Prime Minister Hun Sen has ordered the immediate reconstruction of the market that was burned to the ground at the base of the Preah Vihear temple stairway during Friday’s clash between Thai and Cambodian troops, government officials said Monday.
The details and timeline of the market’s reconstruction, however, were not available as government officials say they are continuing to discuss rebuilding efforts with Unesco experts.
“As the principle order from Samdech prime minister, the market needs to be rebuilt,” said Council of Ministers Undersecretary of State Suos Yara, who led a government team to survey the damage from the brief battle on Friday.
“His principle is that, [between] heritage and life, he prefers to choose life before heritage. So the protection of the people’s interest is a real need,” he said.

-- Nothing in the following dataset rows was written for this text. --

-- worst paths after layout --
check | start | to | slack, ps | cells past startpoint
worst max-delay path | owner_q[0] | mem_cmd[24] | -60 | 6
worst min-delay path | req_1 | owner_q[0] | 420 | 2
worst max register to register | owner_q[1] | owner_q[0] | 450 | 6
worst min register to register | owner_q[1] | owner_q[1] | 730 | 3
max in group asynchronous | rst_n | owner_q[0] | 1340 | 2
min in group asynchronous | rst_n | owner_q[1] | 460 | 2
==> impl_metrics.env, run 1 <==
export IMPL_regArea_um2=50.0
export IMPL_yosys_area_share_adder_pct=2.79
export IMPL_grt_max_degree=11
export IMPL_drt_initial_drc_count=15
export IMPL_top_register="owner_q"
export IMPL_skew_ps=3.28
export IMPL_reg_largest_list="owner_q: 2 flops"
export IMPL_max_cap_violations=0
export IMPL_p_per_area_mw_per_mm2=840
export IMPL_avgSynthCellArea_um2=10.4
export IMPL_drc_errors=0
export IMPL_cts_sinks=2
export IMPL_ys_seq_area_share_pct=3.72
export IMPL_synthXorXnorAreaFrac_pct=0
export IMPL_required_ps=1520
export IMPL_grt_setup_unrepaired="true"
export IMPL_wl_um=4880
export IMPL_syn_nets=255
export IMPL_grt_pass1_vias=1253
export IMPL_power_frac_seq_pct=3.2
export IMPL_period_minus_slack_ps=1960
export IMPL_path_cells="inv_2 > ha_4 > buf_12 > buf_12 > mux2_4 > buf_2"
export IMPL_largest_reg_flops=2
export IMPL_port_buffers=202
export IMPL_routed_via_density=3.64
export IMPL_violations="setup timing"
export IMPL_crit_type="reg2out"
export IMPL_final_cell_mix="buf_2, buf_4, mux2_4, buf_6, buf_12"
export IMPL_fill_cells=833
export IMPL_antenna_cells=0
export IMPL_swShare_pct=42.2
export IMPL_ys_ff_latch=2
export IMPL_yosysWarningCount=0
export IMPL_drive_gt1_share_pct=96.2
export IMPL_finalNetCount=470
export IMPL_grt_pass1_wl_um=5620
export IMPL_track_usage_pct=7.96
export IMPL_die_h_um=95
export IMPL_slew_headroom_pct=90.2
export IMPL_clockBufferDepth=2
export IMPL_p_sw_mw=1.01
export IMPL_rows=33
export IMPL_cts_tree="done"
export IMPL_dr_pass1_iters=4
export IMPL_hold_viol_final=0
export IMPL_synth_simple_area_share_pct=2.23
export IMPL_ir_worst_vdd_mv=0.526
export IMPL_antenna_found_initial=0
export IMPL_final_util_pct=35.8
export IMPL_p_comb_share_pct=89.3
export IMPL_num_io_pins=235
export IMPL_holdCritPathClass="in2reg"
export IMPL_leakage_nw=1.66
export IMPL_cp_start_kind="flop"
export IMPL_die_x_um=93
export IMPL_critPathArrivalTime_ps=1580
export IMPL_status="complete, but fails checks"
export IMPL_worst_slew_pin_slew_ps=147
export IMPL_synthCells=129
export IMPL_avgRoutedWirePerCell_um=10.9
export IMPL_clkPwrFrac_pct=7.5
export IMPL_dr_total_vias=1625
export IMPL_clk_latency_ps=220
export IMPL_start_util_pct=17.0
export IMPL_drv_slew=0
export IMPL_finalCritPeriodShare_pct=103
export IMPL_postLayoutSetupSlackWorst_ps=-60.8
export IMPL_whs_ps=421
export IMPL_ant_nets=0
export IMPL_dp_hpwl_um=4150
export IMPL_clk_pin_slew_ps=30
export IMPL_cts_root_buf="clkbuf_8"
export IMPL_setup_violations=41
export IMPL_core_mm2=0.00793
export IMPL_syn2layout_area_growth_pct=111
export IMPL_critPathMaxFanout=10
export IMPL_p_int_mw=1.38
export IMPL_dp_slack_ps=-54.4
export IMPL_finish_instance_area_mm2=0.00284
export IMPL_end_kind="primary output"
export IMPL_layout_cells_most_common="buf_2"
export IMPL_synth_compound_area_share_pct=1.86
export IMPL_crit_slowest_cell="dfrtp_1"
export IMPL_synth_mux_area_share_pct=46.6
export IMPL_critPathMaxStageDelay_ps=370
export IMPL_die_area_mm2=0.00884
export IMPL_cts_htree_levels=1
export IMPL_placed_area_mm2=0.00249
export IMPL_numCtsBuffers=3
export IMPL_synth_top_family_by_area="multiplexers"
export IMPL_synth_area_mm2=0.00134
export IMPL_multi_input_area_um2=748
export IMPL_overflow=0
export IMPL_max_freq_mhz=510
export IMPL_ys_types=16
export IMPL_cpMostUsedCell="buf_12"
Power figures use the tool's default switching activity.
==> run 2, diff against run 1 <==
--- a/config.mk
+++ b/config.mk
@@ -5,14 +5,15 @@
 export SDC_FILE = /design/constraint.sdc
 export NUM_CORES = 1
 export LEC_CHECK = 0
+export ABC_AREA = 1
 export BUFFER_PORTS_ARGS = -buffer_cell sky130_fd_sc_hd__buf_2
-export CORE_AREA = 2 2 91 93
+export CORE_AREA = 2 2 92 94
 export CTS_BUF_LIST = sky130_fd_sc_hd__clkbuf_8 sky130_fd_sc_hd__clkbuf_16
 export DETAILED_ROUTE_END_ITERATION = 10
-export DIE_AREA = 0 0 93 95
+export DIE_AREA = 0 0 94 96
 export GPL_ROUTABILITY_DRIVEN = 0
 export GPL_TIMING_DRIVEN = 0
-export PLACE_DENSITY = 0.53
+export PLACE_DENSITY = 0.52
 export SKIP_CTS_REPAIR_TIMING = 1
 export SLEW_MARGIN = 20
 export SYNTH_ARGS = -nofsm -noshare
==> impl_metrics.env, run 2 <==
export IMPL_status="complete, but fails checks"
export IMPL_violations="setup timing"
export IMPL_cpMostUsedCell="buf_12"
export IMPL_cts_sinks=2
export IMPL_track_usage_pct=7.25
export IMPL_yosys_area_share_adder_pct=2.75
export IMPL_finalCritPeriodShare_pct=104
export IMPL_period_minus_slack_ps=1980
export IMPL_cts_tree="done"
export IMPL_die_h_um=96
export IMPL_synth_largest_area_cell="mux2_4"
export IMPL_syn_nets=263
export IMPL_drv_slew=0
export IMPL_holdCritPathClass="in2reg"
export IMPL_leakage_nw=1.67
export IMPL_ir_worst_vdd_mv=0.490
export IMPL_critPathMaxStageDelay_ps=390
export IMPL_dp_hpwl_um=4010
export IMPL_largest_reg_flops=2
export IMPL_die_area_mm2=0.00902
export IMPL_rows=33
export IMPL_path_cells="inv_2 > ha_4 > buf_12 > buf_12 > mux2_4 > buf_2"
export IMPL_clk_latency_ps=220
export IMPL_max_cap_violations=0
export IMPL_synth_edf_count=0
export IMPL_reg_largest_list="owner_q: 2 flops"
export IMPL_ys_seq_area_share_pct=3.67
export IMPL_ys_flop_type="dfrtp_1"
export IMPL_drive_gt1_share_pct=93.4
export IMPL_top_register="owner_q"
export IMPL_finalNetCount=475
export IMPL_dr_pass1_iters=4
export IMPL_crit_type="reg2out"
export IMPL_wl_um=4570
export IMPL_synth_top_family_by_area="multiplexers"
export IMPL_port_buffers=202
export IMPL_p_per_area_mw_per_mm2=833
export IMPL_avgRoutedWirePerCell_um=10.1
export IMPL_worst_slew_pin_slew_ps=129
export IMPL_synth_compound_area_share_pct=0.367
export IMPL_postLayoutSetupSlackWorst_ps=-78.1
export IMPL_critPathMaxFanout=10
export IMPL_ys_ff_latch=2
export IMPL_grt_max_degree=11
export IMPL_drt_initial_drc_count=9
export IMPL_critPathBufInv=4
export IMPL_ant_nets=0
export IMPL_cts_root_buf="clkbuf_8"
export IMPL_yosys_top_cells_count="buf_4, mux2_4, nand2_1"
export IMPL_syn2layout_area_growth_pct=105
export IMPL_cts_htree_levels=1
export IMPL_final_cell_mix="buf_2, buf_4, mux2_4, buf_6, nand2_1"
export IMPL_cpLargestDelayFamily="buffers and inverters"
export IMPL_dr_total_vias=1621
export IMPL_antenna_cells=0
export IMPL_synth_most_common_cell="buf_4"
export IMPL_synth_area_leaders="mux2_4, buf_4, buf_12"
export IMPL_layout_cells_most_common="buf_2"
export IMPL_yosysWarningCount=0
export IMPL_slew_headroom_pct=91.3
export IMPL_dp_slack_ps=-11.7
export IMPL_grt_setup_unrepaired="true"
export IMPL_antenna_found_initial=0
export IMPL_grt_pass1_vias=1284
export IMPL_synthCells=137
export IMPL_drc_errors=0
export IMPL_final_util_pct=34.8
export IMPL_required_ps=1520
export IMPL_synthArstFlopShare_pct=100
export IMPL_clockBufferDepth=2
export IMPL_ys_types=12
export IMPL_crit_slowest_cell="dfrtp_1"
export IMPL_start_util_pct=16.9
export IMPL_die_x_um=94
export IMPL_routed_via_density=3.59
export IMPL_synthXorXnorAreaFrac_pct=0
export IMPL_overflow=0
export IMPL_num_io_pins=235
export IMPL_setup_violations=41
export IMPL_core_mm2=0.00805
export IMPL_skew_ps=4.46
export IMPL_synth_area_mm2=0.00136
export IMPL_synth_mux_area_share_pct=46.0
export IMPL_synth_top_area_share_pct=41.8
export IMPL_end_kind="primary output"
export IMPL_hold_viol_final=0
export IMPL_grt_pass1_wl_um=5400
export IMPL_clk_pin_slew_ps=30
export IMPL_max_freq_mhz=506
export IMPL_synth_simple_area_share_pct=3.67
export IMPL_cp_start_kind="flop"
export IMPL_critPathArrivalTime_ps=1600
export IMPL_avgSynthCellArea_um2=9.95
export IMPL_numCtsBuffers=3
$ cat src/logic/ram_ctrl_pkg.sv
// Slot state enum, SRAM widths and address region prefixes
`default_nettype none

package ram_ctrl_pkg;

   // Shared address bus and microcode word widths of the board
   localparam int SRAM_AW = 18;
   localparam int MCR_W   = 52;

   // Top address bits of each client region
   localparam logic [4:0] MCR_REGION   = 5'b01000;
   localparam logic [1:0] SDRAM_REGION = 2'b00;
   localparam logic [1:0] VRAM_REGION  = 2'b11;

   // One slot per clock
   typedef enum logic [3:0] {
      SLOT_IDLE     = 4'd0,
      SLOT_MCR_RD1  = 4'd1,
      SLOT_MCR_RD2  = 4'd2,
      SLOT_MCR_WR1  = 4'd3,
      SLOT_MCR_WR2  = 4'd4,
      SLOT_SDRAM_RD = 4'd5,
      SLOT_SDRAM_WR = 4'd6,
      SLOT_VRAM_RD  = 4'd7,
      SLOT_VRAM_WR  = 4'd8
   } slot_t;

endpackage

`default_nettype wire

$ cat src/logic/slot_scheduler.sv
// Slot FSM with service priority and client ready and done strobes
`timescale 1ns/1ps
`default_nettype none

module slot_scheduler (
   input  wire                  clk,
   input  wire                  reset,
   input  wire                  mcr_write,
   input  wire                  sdram_req,
   input  wire                  sdram_write,
   input  wire                  vram_req,
   input  wire                  vram_write,
   output ram_ctrl_pkg::slot_t  slot,
   output logic                 mcr_ready,
   output logic                 mcr_done,
   output logic                 sdram_ready,
   output logic                 sdram_done,
   output logic                 vram_ready,
   output logic                 vram_done
);

   import ram_ctrl_pkg::*;

   slot_t next_slot;

   always_ff @(posedge clk) begin
      if (reset) begin
         slot <= SLOT_IDLE;
      end else begin
         slot <= next_slot;
      end
   end

   // Microcode reads always run, then at most one service slot
   always_comb begin
      next_slot = SLOT_IDLE;
      case (slot)
         SLOT_IDLE: next_slot = SLOT_MCR_RD1;
         SLOT_MCR_RD1: next_slot = SLOT_MCR_RD2;
         SLOT_MCR_RD2: begin
            if (mcr_write) begin
               next_slot = SLOT_MCR_WR1;
            end else if (sdram_req) begin
               next_slot = SLOT_SDRAM_RD;
            end else if (sdram_write) begin
               next_slot = SLOT_SDRAM_WR;
            end else if (vram_req) begin
               next_slot = SLOT_VRAM_RD;
            end else if (vram_write) begin
               next_slot = SLOT_VRAM_WR;
            end
         end
         SLOT_MCR_WR1: next_slot = SLOT_MCR_WR2;
         default: next_slot = SLOT_IDLE;
      endcase
   end

   assign mcr_ready   = (slot == SLOT_MCR_RD2);
   assign mcr_done    = (slot == SLOT_MCR_WR1);
   assign sdram_ready = (slot == SLOT_SDRAM_RD);
   assign sdram_done  = (slot == SLOT_SDRAM_WR);
   assign vram_ready  = (slot == SLOT_VRAM_RD);
   assign vram_done   = (slot == SLOT_VRAM_WR);

   // Clients see a single event per cycle
   a_one_strobe: assert property (@(posedge clk) disable iff (reset)
      $onehot0({mcr_ready, mcr_done, sdram_ready, sdram_done, vram_ready, vram_done}));

   // Second microcode beat never gets skipped
   a_rd1_then_rd2: assert property (@(posedge clk) disable iff (reset)
      (slot == SLOT_MCR_RD1) |=> (slot == SLOT_MCR_RD2));

endmodule

`default_nettype wire

$ cat config.mk
export PLATFORM = sky130hd
export DESIGN_NAME = slot_scheduler
export DESIGN_NICKNAME = d
export VERILOG_FILES = /design/src/logic/ram_ctrl_pkg.sv /design/src/logic/slot_scheduler.sv
export SDC_FILE = /design/constraint.sdc
export NUM_CORES = 1
export LEC_CHECK = 0
export ABC_AREA = 1
export BUFFER_PORTS_ARGS = -buffer_cell sky130_fd_sc_hd__buf_2
export CORE_AREA = 2 2 39 41
export CTS_CLUSTER_SIZE = 30
export DETAILED_ROUTE_END_ITERATION = 6
export DIE_AREA = 0 0 41 43
export PLACE_DENSITY = 0.53
export SYNTH_ARGS = -nofsm -noshare
export SYNTH_HDL_FRONTEND = slang
export SYNTH_SLANG_ARGS = --single-unit
$ cat constraint.sdc
create_clock -name clk -period 2.4 [get_ports clk]
set_clock_uncertainty 0.1 [all_clocks]
set_input_delay 0.12 -clock clk [delete_from_list [all_inputs] [get_ports clk]]
set_output_delay 0.12 -clock clk [all_outputs]
set_load 0.1 [all_outputs]
==> results.sh <==
export IMPL_synth_cell_types=13
export IMPL_max_freq_mhz=578.9
export IMPL_grt_max_degree=7
export IMPL_die_area_um2=1763
export IMPL_drive_gt1_share_pct=47.46
export IMPL_numPortBuffers=16
export IMPL_diodes=0
export IMPL_use_met1_pct=10.90
export IMPL_drcViolationCount=0
export IMPL_post_route_period_util_pct=71.98
export IMPL_ios=17
export IMPL_final_nets=68
export IMPL_synth_seq_cells=4
export IMPL_largest_reg_flops=4
export IMPL_power_density_nw_per_um2=622.5
export IMPL_vias_per_cell=4.013
export IMPL_hold_viol=0
export IMPL_relSlewSlack_pct=67.75
export IMPL_cts_resized=0
export IMPL_core_area_um2=1384
export IMPL_layout_setup_ws_ns=0.6725
export IMPL_grt_use_met2_pct=10.63
export IMPL_ys_warnings_count=0
export IMPL_area_growth_pct=72.45
export IMPL_htree_levels=1
export IMPL_ir_drop_mv=0.2750
export IMPL_crit_fanout=6
export IMPL_ctsRootBufferMaster="clkbuf_4"
export IMPL_drtIter0Drc=4
export IMPL_final_common_cell="buf_2"
export IMPL_grt_pass1_vias=262
export IMPL_drv_cap=0
export IMPL_ant_nets=0
export IMPL_p_leak_nw=0.2160
export IMPL_crit_type="flop to primary output"
export IMPL_grt_busiest_layer="met1"
export IMPL_num_vias=301
export IMPL_clk_latency_ns=0.23
export IMPL_ys_seq_area_share_pct=32.65
export IMPL_grt_usage_pct=8.626
export IMPL_worst_pin_slew_ns=0.4871
export IMPL_start_util_pct=17.72
export IMPL_drt_total_wl_um=620
export IMPL_num_rows=14
export IMPL_syn_avg_cell_area_um2=6.288
export IMPL_syn_area_um2=245.2
export IMPL_fin_crit_ns=1.728
export IMPL_setup_viol_count_final=0
export IMPL_gp_congestion=0.6947
export IMPL_cts_buffer_depth=2
export IMPL_drv_slew=0
export IMPL_endpoint_kind="primary output"
export IMPL_cts_tree="built"
export IMPL_grt_pass1_wl_um=993
export IMPL_dp_hpwl_um=540.3
export IMPL_dieHeight_um=43
export IMPL_hold_class="primary input to flop"
export IMPL_cts_buffers=3
export IMPL_crit_path_start_kind="flop"
export IMPL_place_ws_ns=0.9079
export IMPL_syn_nets=46
export IMPL_required_ns=2.18
export IMPL_final_cell_mix="buf_2 (16), inv_1 (9), nand2_1 (7)"
export IMPL_regMostFlops="slot"
export IMPL_arrival_ns=1.51
export IMPL_syn_inst=39
export IMPL_fp_dieW_um=41
export IMPL_antenna_found_initial=0
export IMPL_use_met3_pct=3.141
export IMPL_layoutNonFillerInstCount=75
export IMPL_clk_pin_slew_ns=0.04
export IMPL_drt_pre_antenna_iters=3
export IMPL_wire_per_inst_um=8.267
export IMPL_reg_largest_list="slot (4)"
export IMPL_gr_total_overflow=0
export IMPL_rsz0062_at_grt="false"
export IMPL_clock_sinks=4
export IMPL_outcome="complete, no violations"
export IMPL_placed_cells=71
cell type report:
class | count | area (um2)
Timing Repair Buffer | 17 | 90.09
Tap cell | 16 | 20.02
Multi-Input combinational cell | 25 | 172.7
Inverter | 10 | 37.54
Clock buffer | 3 | 22.52
Fill cell | 159 | 960.9
Sequential cell | 4 | 80.08
**src/logic/ram_ctrl_pkg.sv**
```systemverilog
// Slot state enum, SRAM widths and address region prefixes
`default_nettype none

package ram_ctrl_pkg;

   // Shared address bus and microcode word widths of the board
   localparam int SRAM_AW = 18;
   localparam int MCR_W   = 52;

   // Top address bits of each client region
   localparam logic [4:0] MCR_REGION   = 5'b01000;
   localparam logic [1:0] SDRAM_REGION = 2'b00;
   localparam logic [1:0] VRAM_REGION  = 2'b11;

   // One slot per clock
   typedef enum logic [3:0] {
      SLOT_IDLE     = 4'd0,
      SLOT_MCR_RD1  = 4'd1,
      SLOT_MCR_RD2  = 4'd2,
      SLOT_MCR_WR1  = 4'd3,
      SLOT_MCR_WR2  = 4'd4,
      SLOT_SDRAM_RD = 4'd5,
      SLOT_SDRAM_WR = 4'd6,
      SLOT_VRAM_RD  = 4'd7,
      SLOT_VRAM_WR  = 4'd8
   } slot_t;

endpackage

`default_nettype wire

```
**src/logic/word_port_unit.sv**
```systemverilog
// Region mapping, write data split and read data gating for sdram and vram ports
`timescale 1ns/1ps
`default_nettype none

module word_port_unit (
   input  ram_ctrl_pkg::slot_t                  slot,
   input  wire  [17:0]                          sdram_addr,
   input  wire  [31:0]                          sdram_data_in,
   input  wire  [14:0]                          vram_addr,
   input  wire  [31:0]                          vram_data_in,
   input  wire  [15:0]                          rd1,
   input  wire  [15:0]                          rd2,
   output logic [ram_ctrl_pkg::SRAM_AW-1:0]     word_a,
   output logic [15:0]                          word_wdata1,
   output logic [15:0]                          word_wdata2,
   output logic [31:0]                          sdram_data_out,
   output logic [31:0]                          vram_data_out
);

   import ram_ctrl_pkg::*;

   logic        vram_owns;
   logic [31:0] wr_word;
   logic [31:0] rd_word;

   // sdram owns the port unless a vram slot is running
   assign vram_owns = (slot == SLOT_VRAM_RD) || (slot == SLOT_VRAM_WR);

   // sdram only reaches the low 32K words of its region
   always_comb begin
      if (vram_owns) begin
         word_a  = {VRAM_REGION, 1'b0, vram_addr};
         wr_word = vram_data_in;
      end else begin
         word_a  = {SDRAM_REGION, 1'b0, sdram_addr[14:0]};
         wr_word = sdram_data_in;
      end
   end

   // Chip 1 holds the high half
   assign word_wdata1 = wr_word[31:16];
   assign word_wdata2 = wr_word[15:0];

   assign rd_word = {rd1, rd2};

   assign sdram_data_out = (slot == SLOT_SDRAM_RD) ? rd_word : 32'b0;
   assign vram_data_out  = (slot == SLOT_VRAM_RD) ? rd_word : 32'b0;

endmodule

`default_nettype wire

```
[src/logic/ram_ctrl_pkg.sv]
// Slot state enum, SRAM widths and address region prefixes
`default_nettype none

package ram_ctrl_pkg;

   // Shared address bus and microcode word widths of the board
   localparam int SRAM_AW = 18;
   localparam int MCR_W   = 52;

   // Top address bits of each client region
   localparam logic [4:0] MCR_REGION   = 5'b01000;
   localparam logic [1:0] SDRAM_REGION = 2'b00;
   localparam logic [1:0] VRAM_REGION  = 2'b11;

   // One slot per clock
   typedef enum logic [3:0] {
      SLOT_IDLE     = 4'd0,
      SLOT_MCR_RD1  = 4'd1,
      SLOT_MCR_RD2  = 4'd2,
      SLOT_MCR_WR1  = 4'd3,
      SLOT_MCR_WR2  = 4'd4,
      SLOT_SDRAM_RD = 4'd5,
      SLOT_SDRAM_WR = 4'd6,
      SLOT_VRAM_RD  = 4'd7,
      SLOT_VRAM_WR  = 4'd8
   } slot_t;

endpackage

`default_nettype wire

[src/logic/mcr_beat_unit.sv]
// Microcode beat addressing, write half selection and read word assembly
`timescale 1ns/1ps
`default_nettype none

module mcr_beat_unit (
   input  wire                                  clk,
   input  wire                                  reset,
   input  ram_ctrl_pkg::slot_t                  slot,
   input  wire  [11:0]                          mcr_addr,
   input  wire  [ram_ctrl_pkg::MCR_W-1:0]       mcr_data_in,
   input  wire  [15:0]                          rd1,
   input  wire  [15:0]                          rd2,
   output logic [ram_ctrl_pkg::SRAM_AW-1:0]     mcr_a,
   output logic [15:0]                          mcr_wdata1,
   output logic [15:0]                          mcr_wdata2,
   output logic [ram_ctrl_pkg::MCR_W-1:0]       mcr_data_out
);

   import ram_ctrl_pkg::*;

   logic        second_beat;
   logic        first_wr;
   // Only bits 51 to 32 of the word come back in the first beat
   logic [19:0] mcr_hold;

   assign second_beat = (slot == SLOT_MCR_RD2) || (slot == SLOT_MCR_WR2);
   assign first_wr    = (slot == SLOT_MCR_WR1);

   assign mcr_a = {MCR_REGION, mcr_addr, second_beat};

   // First beat carries the top 20 bits, upper chip zero padded
   always_comb begin
      if (first_wr) begin
         mcr_wdata1 = {12'b0, mcr_data_in[51:48]};
         mcr_wdata2 = mcr_data_in[47:32];
      end else begin
         mcr_wdata1 = mcr_data_in[31:16];
         mcr_wdata2 = mcr_data_in[15:0];
      end
   end

   always_ff @(posedge clk) begin
      if (reset) begin
         mcr_hold <= '0;
      end else if (slot == SLOT_MCR_RD1) begin
         mcr_hold <= {rd1[3:0], rd2};
      end
   end

   // Word is valid only while the second beat is on the bus
   assign mcr_data_out = (slot == SLOT_MCR_RD2) ? {mcr_hold, rd1, rd2} : '0;

endmodule

`default_nettype wire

During an hour-long skirmish where both sides battled each other with rockets, mortars and heavy machine-guns, shells from the Thai side set the ramshackle market ablaze, utterly destroying it. At least one Thai soldier was confirmed killed in the fighting, but RCAF officials and soldiers believe the death toll to be higher, and the unofficial count at the temple among Cambodians for their Thai adversaries is 22 dead and 30 injured.
Thailand has long claimed that the Cambodian market was on Thai territory and should be removed.
On Monday morning, Suos Yara briefly met with more than 200 families of now homeless vendors who fled to Sa’em town-located around 20 km from the mountaintop Preah Vihear temple-to escape Friday’s fighting. There, he told the vendors of the government’s plans to build new stalls for them at the old site.
Suos Yara declined to provide further details on the date and the cost of the restoration plan for the market.
“During the meeting on Friday, Unesco officers were saddened over the damaging of the temple and the market,” Preah Vihear Authority Secretary-General Hang Soth said, adding that the market would be rebuilt at the same location but needed to be a more attractive facility with environmental safeguards. “The fighting among the troops is their jobs. Our job is to continue with our work plan and we are going to rebuild that marketplace,” Hang Soth said.
He said the fire had destroyed around 257 stalls at the market that had been developed at the base of the temple’s stairway starting around a decade ago.
The presence of the market, a ramshackle affair of narrow warren-like passages and extremely poor sanitation, had drawn concern from heritage experts over waste management and pollution. The presence of the market has also greatly annoyed Thai authorities.
Officials with Unesco could not be reached for comment on Monday.
Preah Vihear Provincial Governor Preap Tann said the new market would be remade of wood in a traditional Khmer-style and roofed with red clay tiles.
Keo Neang, a storeowner at the burned out market, said the currently shop-less vendors cheered the news of the government’s reconstruction plan announced by Suos Yara.
“We have hope again after hearing the announcement,” she said.